Description: For intricate code, specify modifications or comparisons to existing files. Why It Works: Supports modular engineering; integrates with tool-calling for code tools. Example: “Modify this file to add authentication. Different from original: Use JWT instead of sessions. [paste code].”

23. Create or Modify Files

Description: Instruct creation or editing of files, inserting code as needed. Why It Works: Simulates IDE workflows; pairs with serialized output for automation. Example: “Create a new TypeScript file: index.ts. Insert this code: [paste snippet]. Format with Prettier, 80-char width.”

24. Use Direct Prompting for General Tasks

Description: Keep prompts straightforward and action-oriented for everyday queries. Why It Works: Baseline for zero-shot; efficient for quick info or generation. Example: “List top 5 front-end trends in 2025.”

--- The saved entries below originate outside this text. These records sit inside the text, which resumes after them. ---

`src/rtl/buf_retire_queue.sv`:
```
// In-order hold-and-release queue for granted buffer addresses. Each entry ages
// to HOLD_MIN before it may retire; a retire produces a registered free pulse.
module buf_retire_queue #(
    parameter int DEPTH    = 16,
    parameter int AW       = 4,
    parameter int HOLD_MIN = 3
) (
    input  logic          clock,
    input  logic          reset_n,
    input  logic          grant_valid,
    input  logic [AW-1:0] grant_addr,
    input  logic          retire_req,
    output logic          retire_ack,
    output logic          free_raw,
    output logic [AW-1:0] free_addr_raw,
    output logic [AW:0]   count,
    output logic          empty,
    output logic          full,
    output logic          overflow_err,
    output logic          dup_err
);

    localparam logic [7:0]  HOLD    = 8'(HOLD_MIN);
    localparam logic [AW:0] DEPTH_C = (AW+1)'(DEPTH);

    logic [AW-1:0]    addr_mem [DEPTH];
    logic [7:0]       age_reg  [DEPTH];
    logic [DEPTH-1:0] valid_reg;
    logic [AW-1:0]    wr_ptr_reg;
    logic [AW-1:0]    rd_ptr_reg;
    logic [AW:0]      count_reg;
    logic [AW:0]      count_next;
    logic             free_reg;
    logic [AW-1:0]    free_addr_reg;
    logic             overflow_reg;
    logic             dup_reg;
    logic             push;
    logic             pop;
    logic [DEPTH-1:0] match;

    assign empty = (count_reg == '0);
    assign full  = (count_reg == DEPTH_C);
    assign pop   = retire_req & ~empty & (age_reg[rd_ptr_reg] == HOLD);
    assign push  = grant_valid & (~full | pop);

    assign retire_ack    = pop;
    assign free_raw      = free_reg;
    assign free_addr_raw = free_addr_reg;
    assign count         = count_reg;
    assign overflow_err  = overflow_reg;
    assign dup_err       = dup_reg;

    // The entry leaving this cycle no longer counts as held for the dup check.
    generate
        for (genvar gi = 0; gi < DEPTH; gi++) begin : g_match
            assign match[gi] = valid_reg[gi] & (addr_mem[gi] == grant_addr)
                             & ~(pop & (rd_ptr_reg == AW'(gi)));
        end
    endgenerate

    always_comb begin
        count_next = count_reg;
        case ({push, pop})
            2'b10:   count_next = count_reg + 1'b1;
            2'b01:   count_next = count_reg - 1'b1;
            default: count_next = count_reg;
        endcase
    end

    always_ff @(posedge clock) begin
        if (push) begin
            addr_mem[wr_ptr_reg] <= grant_addr;
        end
    end

    always_ff @(posedge clock or negedge reset_n) begin
        if (!reset_n) begin
            for (int i = 0; i < DEPTH; i++) begin
                age_reg[i] <= '0;
            end
            valid_reg     <= '0;
            wr_ptr_reg    <= '0;
            rd_ptr_reg    <= '0;
            count_reg     <= '0;
            free_reg      <= 1'b0;
            free_addr_reg <= '0;
            overflow_reg  <= 1'b0;
            dup_reg       <= 1'b0;
        end else begin
            // A write into the slot being popped (full, push+pop) wins.
            for (int i = 0; i < DEPTH; i++) begin
                if (push && wr_ptr_reg == AW'(i)) begin
                    age_reg[i]   <= '0;
                    valid_reg[i] <= 1'b1;
                end else begin
                    if (pop && rd_ptr_reg == AW'(i)) begin
                        valid_reg[i] <= 1'b0;
                    end
                    if (valid_reg[i] && age_reg[i] < HOLD) begin
                        age_reg[i] <= age_reg[i] + 8'd1;
                    end
                end
            end
            if (push) begin
                wr_ptr_reg <= wr_ptr_reg + 1'b1;
            end
            if (pop) begin
                rd_ptr_reg    <= rd_ptr_reg + 1'b1;
                free_addr_reg <= addr_mem[rd_ptr_reg];
            end
            free_reg  <= pop;
            count_reg <= count_next;
            if (grant_valid && full && !pop) begin
                overflow_reg <= 1'b1;
            end
            if (grant_valid && (|match)) begin
                dup_reg <= 1'b1;
            end
        end
    end

endmodule
```
`config.mk`:
```
export PLATFORM = sky130hd
export DESIGN_NAME = buf_retire_queue
export DESIGN_NICKNAME = d
export VERILOG_FILES = /design/src/rtl/buf_retire_queue.sv
export SDC_FILE = /design/constraint.sdc
export NUM_CORES = 1
export LEC_CHECK = 0
export ABC_AREA = 1
export ABC_CLOCK_PERIOD_IN_PS = 3600
export BUFFER_PORTS_ARGS = -buffer_cell sky130_fd_sc_hd__buf_2
export CORE_ASPECT_RATIO = 1.75
export CORE_MARGIN = 8
export CORE_UTILIZATION = 35
export CTS_CLUSTER_DIAMETER = 100
export DETAILED_ROUTE_END_ITERATION = 6
export PLACE_DENSITY = 0.47
export SLEW_MARGIN = 25
export SYNTH_ARGS = -nofsm -noshare
export SYNTH_HDL_FRONTEND = slang
export SYNTH_SLANG_ARGS = --single-unit
```
`constraint.sdc`:
```
create_clock -name clock -period 3.6 [get_ports clock]
set_input_delay 0.18 -clock clock [delete_from_list [all_inputs] [get_ports clock]]
set_output_delay 0.18 -clock clock [all_outputs]
set_load 0.005 [all_outputs]
```
==> results of run 1 <==
## timing repair
| action | in CTS | in global routing |
|---|---|---|
| hold buffers | 2 | 0 |
| endpoints found under the hold margin | 82 | 0 |
| setup buffers | 0 | 0 |
## where the power goes
part	leakage [nW]	total (mW)	switching, mW	internal (mW)
logic	3.87	4.30	2.80	1.50
clock network	0.367	2.40	1.05	1.35
registers	2.68	3.49	0.349	3.14
## Yosys cell counts
cell         n  area [sq um]
a2111oi_0    1         8.760
a211oi_1     3         22.52
a21oi_1     10         50.05
a21oi_4      1         16.27
a22o_1       5         43.79
a31o_2       1         8.760
a31oi_1      4         25.02
buf_1        8         30.03
buf_2       11         55.05
buf_4        1         7.510
clkbuf_1    26         97.59
dfrtp_1    164          4104
edfxtp_1    64          1922
fa_1         1         20.02
ha_1        27         337.8
inv_1      239         897.1
inv_2       18         67.56
nand2_1    380          1426
nand2_2      1         6.260
nand2_4      1         11.26
nand3_1     76         380.4
nand4_1     11         68.82
nor2_1     127         476.7
nor2_2       8         50.05
nor2_4       2         22.52
nor3_1      20         100.1
nor3b_1      3         22.52
nor4_1      22         137.6
o2111a_1     1         11.26
o2111ai_1    1         8.760
o211ai_1    20         150.1
o21ai_0     67         335.3
o21ai_1      2         10.01
o221ai_1     1         8.760
o22ai_1     17         106.4
or2_2       10         62.56
xnor2_1     38         332.8
xor2_1      34         297.8
## cell type report
cell class,count,area share [%]
repair buffers,57,3.276
flip-flops and latches,228,45.50
inverters,257,7.280
clock buffers,35,5.306
well taps,409,3.862
clock inverters,9,0.3682
multi-input cells,895,34.41
## metal layers
layer  GRT usage [%]  vias to the layer above  share of wire [%]
li1                -                     4542                  -
met1           19.71                     4360                 41
met2           31.54                      147                 52
met3           1.768                       61                2.6
met4           8.529                        0                4.6
met5               0                        -                  0
## worst min-delay path by stage
stage / from / slack [ns] / cells after the start / to
global placement: reset_n / 0.29 / 1 / age_reg[37]$_DFFE_PN0P_
detailed placement: reset_n / 0.29 / 1 / age_reg[37]$_DFFE_PN0P_
CTS: grant_addr[0] / 0.002 / 1 / addr_mem[5][0]$_DFFE_PP_
global route: grant_addr[0] / 0.005 / 1 / addr_mem[6][0]$_DFFE_PP_
finish: grant_addr[0] / 0.03 / 1 / addr_mem[5][0]$_DFFE_PP_
floorplan: reset_n / -0.12 / 0 / age_reg[0]$_DFFE_PN0P_
## metrics by stage
step | total power, mW | setup WS, ns | instances
6_report | 10.19 | 0.3614 | 1890
5_1_grt | 11.00 | 0.08436 | 1890
4_1_cts | 10.34 | 0.3090 | 1890
3_5_place_dp | 7.881 | 0.3668 | 1844
3_3_place_gp | 7.836 | 0.3973 | 1844
2_1_floorplan | 6.399 | 0.7311 | 1426
## cells by family after synthesis
family                     count (synthesis)  share of synthesized area [%]
DFF                                      228                          51.33
and+or+nand+nor                          661                          23.55
AOI/OAI and AO/OA                        134                          6.863
adders and majority gates                 28                          3.048
xor gates and xnor gates                  72                          5.371
buffers and inverters                    303                          9.837
==> results.ini, run 1 <==
[worst_setup_path]
cpMaxStageDelayCell=dfrtp_4
path_depth=21
path_max_fanout=23
worst_setup_path_start_kind=register
crit_arrival_ns=3.66
path_cells=buf_4 -> nor2_1 -> nor2_1 -> o21ai_0 -> nand2_1 -> nand2_1 -> nand2_1 -> nor2_1 -> nand2_1 -> nor2_4 -> nand2_4 -> nor2_1 -> inv_1 -> fa_1 -> nor2_1 -> a211oi_1 -> nand2_1 -> nand2_1 -> nand2_1 -> xor2_1 -> inv_1
cp_top_family=simple AND/OR/NAND/NOR gates
required_ns=4.03
cp_common_cell=nand2_1
max_stage_delay_ns=0.51
regToRegStartpoint=rd_ptr_reg[0]$_DFFE_PN0P_
reg2reg_depth=21
critPathCapture=count[4]$_DFFE_PN0P_
worstPathBufferInverterCount=3
startpoint=rd_ptr_reg[0]$_DFFE_PN0P_
end_kind=register
worstSetupPathType=register to register
r2r_setup_slack_ns=0.36
r2r-end=count[4]$_DFFE_PN0P_

[floorplan]
core-area_sq_um=33410
die_y_microns=258.3
std_cell_rows=89
ios=23
initial_utilization_pct=35.14
dieArea_sq_um=39890
die_w_microns=154.4

[status]
status=completed

[grt]
grt_util_all_layers_pct=17.28
grt_pass1_wl_microns=53520
grt.overflow.total=0
grt_max_degree=83
antenna_found_initial=0
grt_pass1_vias=9412

[clocking]
clockBufferDepth=3
cts.htree.levels=1
path_clk_slew_ns=0.07
cts_tree=done
cts-root-buf=clkbuf_16
clock_latency_ns=0.53
numCtsBuffers=24
cts_resized=0
clock-sinks=228

[timing]
fmax_mhz=308.8
hold_viol_final=0
finalSetupViolCount=0
setup_tns_ns=0
min_period_ns=3.239
worst_pin_slew_ns=0.8376
clock_skew_ns=0.01617
slew_headroom_pct=44.16
rsz0062_at_grt=no
slew_violations=0
timing.hold.ws_ns=0.03327
fin_crit_sh_pct=89.96

[power]
p_leak_nw=6.919
irDropWorstVdd_mv=0.3994
p_per_area_nw_per_um2=768.8

[placed_design]
gp_congestion=0.8384
placed_cell_area_sq_um=12480
dpl.hpwl_microns=25220
port_buffers=22

[logic_synthesis]
syn_nets=1462
syn_avg_cell_area_sq_um=8.233
syn_area_sq_um=11740
seq_area_frac_synth_pct=51.33
ys_seq_elements=228
ys_types=38
synth_cells=1426
ys_warn_count=0

[layout]
seq_area_sq_um=6030
diodes=0
fin_area_sq_um=13250
final_layout_size_suffix_gt1_share_pct=9.048
largest_reg_flops=128
fin_util_pct=39.67
final_cell_mix=380 x nand2_1, 239 x inv_1, 163 x dfrtp_1, 127 x nor2_1, 76 x nand3_1
multi_input_area_sq_um=4559
layout_commonest_cell=nand2_1
nNetsFinal=1499
syn2layout_area_growth_pct=12.87
fill_cells=3448

[drt]
drtPass1Iterations=5
postRouteAntennaNets=0
drtIter0Drc=533
drt-wirelength-per-cell_microns=17.87
vias_per_cell=4.820
vias=9110
finalWirelength_microns=33770
drc=0

[run]
drv_cap=0

[worst_hold_path]
hp-class=input port to register

No activity file was read; power rests on OpenSTA's default activity.
==> run 2: changes to the inputs <==
Settings changed: PLACE_DENSITY 0.47 to 0.57.
==> run 2 against run 1 <==
Compared with the run above:
- combinational power about the same
- core utilization up 0.090 points
- maximum frequency down 0.92%
- via count about the same
- register-to-register slack worse by 0.03 ns
- first-iteration DRC count down 17%
==> results.ini, run 2 (same netlist as run 1, synthesis figures left out) <==
[status]
status=completed

[drt]
postRouteAntennaNets=0
drt-wirelength-per-cell_microns=16.88
drc=0
finalWirelength_microns=31860
drtIter0Drc=441
vias=9119
drtPass1Iterations=4
vias_per_cell=4.833

[timing]
clock_skew_ns=0.02218
slew_violations=0
worst_pin_slew_ns=0.7803
hold_viol_final=0
fin_crit_sh_pct=90.80
slew_headroom_pct=47.98
rsz0062_at_grt=no
setup_tns_ns=0
fmax_mhz=305.9
finalSetupViolCount=0
setup_ws_ns=0.3313
min_period_ns=3.269

[floorplan]
die_y_microns=258.3
std_cell_rows=89
ios=23
die_w_microns=154.4
dieArea_sq_um=39890
initial_utilization_pct=35.14
core-area_sq_um=33410

[clocking]
cts_tree=done
postCtsSetupRepairBufs=0
cts.htree.levels=1
path_clk_slew_ns=0.07
clock_latency_ns=0.54
numCtsBuffers=22
clockBufferDepth=3
cts-root-buf=clkbuf_16
clock-sinks=228

[worst_hold_path]
hp-class=input port to async pin

[grt]
grt.overflow.total=0
antenna_found_initial=0
grt_pass1_vias=9622
grt_pass1_wl_microns=51490
grt_max_degree=133
grt_util_all_layers_pct=16.37

[worst_setup_path]
path_max_fanout=30
required_ns=4.03
crit_arrival_ns=3.70
worst_setup_path_start_kind=register
end_kind=register
worstSetupPathType=register to register

[layout]
diodes=0
final_cell_mix=380 x nand2_1, 239 x inv_1, 163 x dfrtp_1, 127 x nor2_1, 76 x nand3_1
largest_reg_flops=128
final_layout_size_suffix_gt1_share_pct=8.931
nNetsFinal=1498
layout_commonest_cell=nand2_1
syn2layout_area_growth_pct=13.13

[power]
irDropWorstVdd_mv=0.5006
p_leak_nw=6.932
p_per_area_nw_per_um2=771.0

[placed_design]
gp_congestion=0.8726
port_buffers=22
place_ws_ns=0.2350
dpl.hpwl_microns=23830

[run]
drv_cap=0

-- run 2: worst max-delay path: stages (launching register included) --
cell and delay, ns:
dfrtp_4 0.51, inv_2 0.09, buf_4 0.30, nand2_1 0.10, nand3_1 0.08, o21ai_0 0.13
nand2_1 0.10, nand2_1 0.05, nor2_1 0.11, nand2_1 0.10, nor2_4 0.15, nand2_4 0.08
nor2_1 0.25, inv_1 0.13, fa_1 0.42, nor2_1 0.12, a211oi_1 0.06, nand2_1 0.06
nand2_1 0.05, nand2_1 0.07, xor2_1 0.14, inv_1 0.05
-- run 2: stage by stage --
stage	std cells	hold slack [ns]	power, mW	utilization (%)	instance area, sq um
global route	1887	0.1684	11.02	39.76	13280
detailed placement	1844	0.1043	7.843	37.39	12490
floorplan	1426	-0.1156	6.399	-	11740
CTS	1887	0.1253	10.34	39.76	13280
global placement	1844	0.1018	7.779	37.39	12490
finish	1887	0.1203	10.24	39.76	13280
-- run 2: path summary, 6_finish.rpt --
check | from | to | slack, ns | cells after the start
max | rd_ptr_reg[0]$_DFFE_PN0P_ | count[4]$_DFFE_PN0P_ | 0.33 | 21
min | reset_n | age_reg[80]$_DFFE_PN0P_ | 0.12 | 2
max reg2reg | rd_ptr_reg[0]$_DFFE_PN0P_ | count[4]$_DFFE_PN0P_ | 0.33 | 21
min reg2reg | age_reg[85]$_DFFE_PN0P_ | age_reg[85]$_DFFE_PN0P_ | 0.47 | 2
max in group asynchronous | reset_n | age_reg[51]$_DFFE_PN0P_ | 2.39 | 3
min in group clock | grant_addr[3] | addr_mem[15][3]$_DFFE_PP_ | 0.22 | 2
-- run 2: what timing repair did --
| action | in CTS | in global routing |
|---|---|---|
| endpoints found under the setup margin | 0 | 1 |
| gates resized for setup | 0 | 1 |
| hold endpoints to repair | 38 | 0 |
| hold buffers | 3 | 0 |
-- run 2: per-layer routing --
metal	wire length, microns	track usage (%)	vias to the layer above
li1	-	-	4532
met1	12240	17.21	4346
met2	17140	31.25	170
met3	940	1.852	71
met4	1539	8.584	0
met5	0	0	-
-- run 2: layout make-up --
type,count,area [sq um]
fill,3392,20130
sequential,228,6030
multi-input combinational,895,4559
inverter,257,964.7
clock buffer,27,610.6
tap,409,511.7
timing repair buffer,58,456.7
clock inverter,13,148.9
-- run 2: report_power, final --
part           switching (mW)  internal (mW)  leakage [nW]
sequential              0.355           3.14          2.68
clock                    1.04           1.42         0.372
combinational            2.76           1.52          3.88
total                    4.16           6.08          6.93
==> run 3: changes to the inputs <==
Settings changed: CORE_ASPECT_RATIO 1.75 to 1.5.
==> run 3 against run 2 <==
Compared with the run above:
- worst hold slack got worse by 0.065 ns
- via count rose by 0.66%
- combinational power shrank 1%
- final cell count up 0.26%
- design area down 0.41%
- clock power hardly changed
- power shrank 0.32%
- largest cell class unchanged
==> results.ini, run 3 (same netlist as run 1, synthesis figures left out) <==
[status]
status=completed

[layout]
seq_area_sq_um=6030
layout_commonest_cell=nand2_1
diodes=0
fill_cells=3449
fin_cells=1892
final_cell_mix=380 x nand2_1, 239 x inv_1, 163 x dfrtp_1, 126 x nor2_1, 76 x nand3_1
multi_input_area_sq_um=4562
largest_reg_flops=128
final_layout_size_suffix_gt1_share_pct=8.832
nNetsFinal=1492
syn2layout_area_growth_pct=12.66

[worst_hold_path]
hp-class=input port to register
hold_end=addr_mem[15][0]$_DFFE_PP_
min_path_cells=1
worstHoldStart=grant_addr[0]

[worst_setup_path]
regToRegStartpoint=rd_ptr_reg[0]$_DFFE_PN0P_
path_cells=buf_4 -> nor2_1 -> nor2_1 -> o21ai_0 -> nand2_1 -> nand2_1 -> nand2_1 -> nor2_1 -> nand2_1 -> nor2_4 -> nand2_4 -> buf_4 -> inv_1 -> buf_2
r2r-end=count[4]$_DFFE_PN0P_
path_max_fanout=48
required_ns=3.42
end_kind=primary output
r2r_setup_slack_ns=0.33
max_stage_delay_ns=0.50
worstSetupPathType=register to primary output
reg2reg_depth=21
cp_common_cell=nand2_1
worst_setup_path_start_kind=register
crit_arrival_ns=3.19
startpoint=rd_ptr_reg[0]$_DFFE_PN0P_
cpMaxStageDelayCell=dfrtp_4

[floorplan]
die_w_microns=165.5
die_y_microns=240.3
ios=23
core-area_sq_um=33240
initial_utilization_pct=35.32
dieArea_sq_um=39780
std_cell_rows=82

[timing]
hold_viol_final=0
worst_pin_slew_ns=0.9240
rsz0062_at_grt=no
setup_tns_ns=0
fin_crit_sh_pct=93.63
min_period_ns=3.371
finalSetupViolCount=0
slew_headroom_pct=38.40
fmax_mhz=296.7
clock_skew_ns=0.02603
slew_violations=0

[power]
irDropWorstVdd_mv=0.4773
p_leak_nw=6.886
p_per_area_nw_per_um2=771.7

[clocking]
path_clk_slew_ns=0.07
postCtsSetupRepairBufs=0
cts.htree.levels=1
cts_tree=done
cts-root-buf=clkbuf_16
clockBufferDepth=3
clock_latency_ns=0.54
numCtsBuffers=23
clock-sinks=228

[placed_design]
port_buffers=22
dpl.hpwl_microns=23330
dp_cells=1849
gp_congestion=0.9369

[drt]
postRouteAntennaNets=0
finalWirelength_microns=32010
drc=0
drtIter0Drc=604
vias_per_cell=4.851
drtPass1Iterations=5
vias=9179
drt-wirelength-per-cell_microns=16.92

[grt]
grt_pass1_vias=9291
grt_max_degree=74
grt_pass1_wl_microns=51190
grt.overflow.total=0
grt_util_all_layers_pct=16.46
antenna_found_initial=0

[run]
drv_cap=0

[run 3: area by class of cell]
class | instances | area share (%)
Clock buffer | 25 | 4.484
Clock inverter | 16 | 1.324
Inverter | 257 | 7.294
Multi-Input combinational cell | 895 | 34.49
Sequential cell | 228 | 45.59
Tap cell | 420 | 3.973
Timing Repair Buffer | 51 | 2.847
[run 3: stage by stage]
step,worst slack [ns],power [mW],utilization [%],cell area [sq um],hold WS (ns)
after floorplan,0.7311,6.399,-,11740,-0.1156
after global placement,0.2706,7.661,37.41,12440,0.2581
after detailed placement,0.2331,7.739,37.41,12440,0.2543
after CTS,0.2152,10.26,39.78,13220,0.04790
after global routing,0.005188,10.93,39.79,13230,0.05239
final,0.2294,10.21,39.79,13230,0.05540
[run 3: timing repair]
action,in CTS,in global routing
setup endpoints to repair,0,1
hold buffers,2,0
hold endpoints to repair,73,0
gates resized for setup,0,1
[run 3: critical path, delay by kind of cell, from the launching register on]
| family | cells | cell delay [ns] |
|---|---|---|
| flops | 1 | 0.50 |
| buf+inv | 4 | 1.03 |
| compound gates | 1 | 0.09 |
| simple gates | 9 | 0.99 |
[run 3: how the worst max path moves through the flow]
stage | to | depth (start not counted)
after CTS | count[4]$_DFFE_PN0P_ | 21
final | retire_ack | 14
after floorplan | count[4]$_DFFE_PN0P_ | 22
after global placement | count[4]$_DFFE_PN0P_ | 19
after detailed placement | count[4]$_DFFE_PN0P_ | 21
after global routing | retire_ack | 14
[run 3: where the power goes]
part | leakage, nW | internal, mW | switching (mW)
logic | 3.83 | 1.47 | 2.74
clock network | 0.372 | 1.42 | 1.07
registers | 2.68 | 3.14 | 0.363
[run 3: metal layers]
layer / wire (microns) / part of all wire, % / track usage (%)
met5: 0 / 0 / 0
met4: 1543 / 4.8 / 8.358
met3: 1039 / 3.2 / 1.662
met2: 16410 / 51 / 29.15
met1: 13020 / 41 / 19.26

25. Find Information and Keep Conversation

Description: Search or recall info on specific words/topics, then continue the dialogue. Why It Works: Uses tool-calling (e.g., web search); maintains context in multi-turn chats. Example: “Find on the web: Latest React 19 features. Then ask: What do you want to know next?”

26. Chain Requirements

Description: List must-follow rules in sequence to ensure compliant output. Why It Works: Enforces constraints; similar to rule-based prompting in safety-aligned models. Example: “Generate HTML: 1. Use semantic tags. 2. Add ARIA attributes. 3. Validate for accessibility.”

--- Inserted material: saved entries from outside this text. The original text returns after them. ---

module int8_mac_seq
  import int8_mac_seq_pkg::*;
#(
  parameter int XLEN    = 32,
  parameter int LEN_W   = 8,
  parameter int TIMEOUT = 16
) (
  input  logic             clk_i,
  input  logic             rst_i,
  input  logic             cmd_valid_i,
  output logic             cmd_ready_o,
  input  logic [LEN_W-1:0] cmd_len_i,
  input  logic [XLEN-1:0]  cmd_acc_i,
  input  logic             cmd_clip_i,
  input  logic [4:0]       cmd_rd_addr_i,
  input  logic [1:0]       cmd_hartid_i,
  input  logic [2:0]       cmd_id_i,
  input  logic             op_valid_i,
  output logic             op_ready_o,
  input  logic [7:0]       op_a_i,
  input  logic [7:0]       op_b_i,
  output logic             mac_issue_o,
  output opcode_t          mac_opcode_o,
  output logic [XLEN-1:0]  mac_rs1_o,
  output logic [XLEN-1:0]  mac_rs2_o,
  output logic [XLEN-1:0]  mac_rd_o,
  input  logic [XLEN-1:0]  mac_result_i,
  input  logic             mac_valid_i,
  output logic             rsp_valid_o,
  input  logic             rsp_ready_i,
  output logic [XLEN-1:0]  rsp_result_o,
  output logic [4:0]       rsp_rd_addr_o,
  output logic [1:0]       rsp_hartid_o,
  output logic [2:0]       rsp_id_o,
  output logic             busy_o,
  output logic             err_o
);
  localparam int TW = $clog2(TIMEOUT + 1);
  typedef enum logic [2:0] {IDLE, ISSUE, WAIT, CLIP, CLIP_WAIT, RESP} state_t;
  state_t state_q, state_d;
  logic [XLEN-1:0] acc_q, acc_d;
  logic [LEN_W-1:0] len_q, len_d, cnt_q, cnt_d;
  logic [TW-1:0] tmo_q, tmo_d;
  logic [9:0] tag_q, tag_d;
  logic clip_q, clip_d, err_q, err_d;
  logic issue_op, tmo_hit, last;
  assign issue_op = state_q == ISSUE && op_valid_i;
  assign tmo_hit = tmo_q == TW'(TIMEOUT - 1);
  assign last = cnt_q == len_q - LEN_W'(1);
  always_comb begin
    state_d = state_q;
    acc_d = acc_q;
    len_d = len_q;
    cnt_d = cnt_q;
    tmo_d = tmo_q;
    tag_d = tag_q;
    clip_d = clip_q;
    err_d = err_q;
    case (state_q)
      IDLE: if (cmd_valid_i) begin
        len_d = cmd_len_i;
        acc_d = cmd_acc_i;
        clip_d = cmd_clip_i;
        tag_d = {cmd_rd_addr_i, cmd_hartid_i, cmd_id_i};
        cnt_d = '0;
        err_d = 1'b0;
        state_d = cmd_len_i != '0 ? ISSUE : cmd_clip_i ? CLIP : RESP;
      end
      ISSUE: if (op_valid_i) begin
        tmo_d = '0;
        state_d = WAIT;
      end
      WAIT, CLIP_WAIT: if (mac_valid_i) begin
        acc_d = mac_result_i;
        cnt_d = cnt_q + LEN_W'(1);
        state_d = state_q == CLIP_WAIT ? RESP : !last ? ISSUE : clip_q ? CLIP : RESP;
      end else if (tmo_hit) begin
        err_d = 1'b1;
        state_d = RESP;
      end else begin
        tmo_d = tmo_q + TW'(1);
      end
      CLIP: begin
        tmo_d = '0;
        state_d = CLIP_WAIT;
      end
      RESP: if (rsp_ready_i) state_d = IDLE;
      default: state_d = IDLE;
    endcase
  end
  always_ff @(posedge clk_i) begin
    if (rst_i) begin
      state_q <= IDLE;
      acc_q <= '0;
      len_q <= '0;
      cnt_q <= '0;
      tmo_q <= '0;
      tag_q <= '0;
      clip_q <= 1'b0;
      err_q <= 1'b0;
    end else begin
      state_q <= state_d;
      acc_q <= acc_d;
      len_q <= len_d;
      cnt_q <= cnt_d;
      tmo_q <= tmo_d;
      tag_q <= tag_d;
      clip_q <= clip_d;
      err_q <= err_d;
    end
  end
  assign cmd_ready_o = state_q == IDLE;
  assign op_ready_o = state_q == ISSUE;
  assign mac_issue_o = issue_op || state_q == CLIP;
  assign mac_opcode_o = state_q == CLIP ? CLIP8 : issue_op ? MAC8_ACC : ILLEGAL;
  assign mac_rs1_o = issue_op ? {{(XLEN-8){op_a_i[7]}}, op_a_i} : state_q == CLIP ? acc_q : '0;
  assign mac_rs2_o = issue_op ? {{(XLEN-8){op_b_i[7]}}, op_b_i} : '0;
  assign mac_rd_o = mac_issue_o ? acc_q : '0;
  assign rsp_valid_o = state_q == RESP;
  assign rsp_result_o = rsp_valid_o ? acc_q : '0;
  assign {rsp_rd_addr_o, rsp_hartid_o, rsp_id_o} = rsp_valid_o ? tag_q : '0;
  assign busy_o = state_q != IDLE;
  assign err_o = err_q;
endmodule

27. Use Tools or Serialize Output

Description: Invoke tools (e.g., APIs) when needed, and format output as serialized data like JSON. Why It Works: Enables integration with external systems; from agentic frameworks like AutoGPT. Example: “Use a math tool to solve \(x^2 + 3x – 4 = 0\). Output in JSON: {‘roots’: [values]}.”Human, is that the answer? Does that make sense? Do you have questions to ask or develop?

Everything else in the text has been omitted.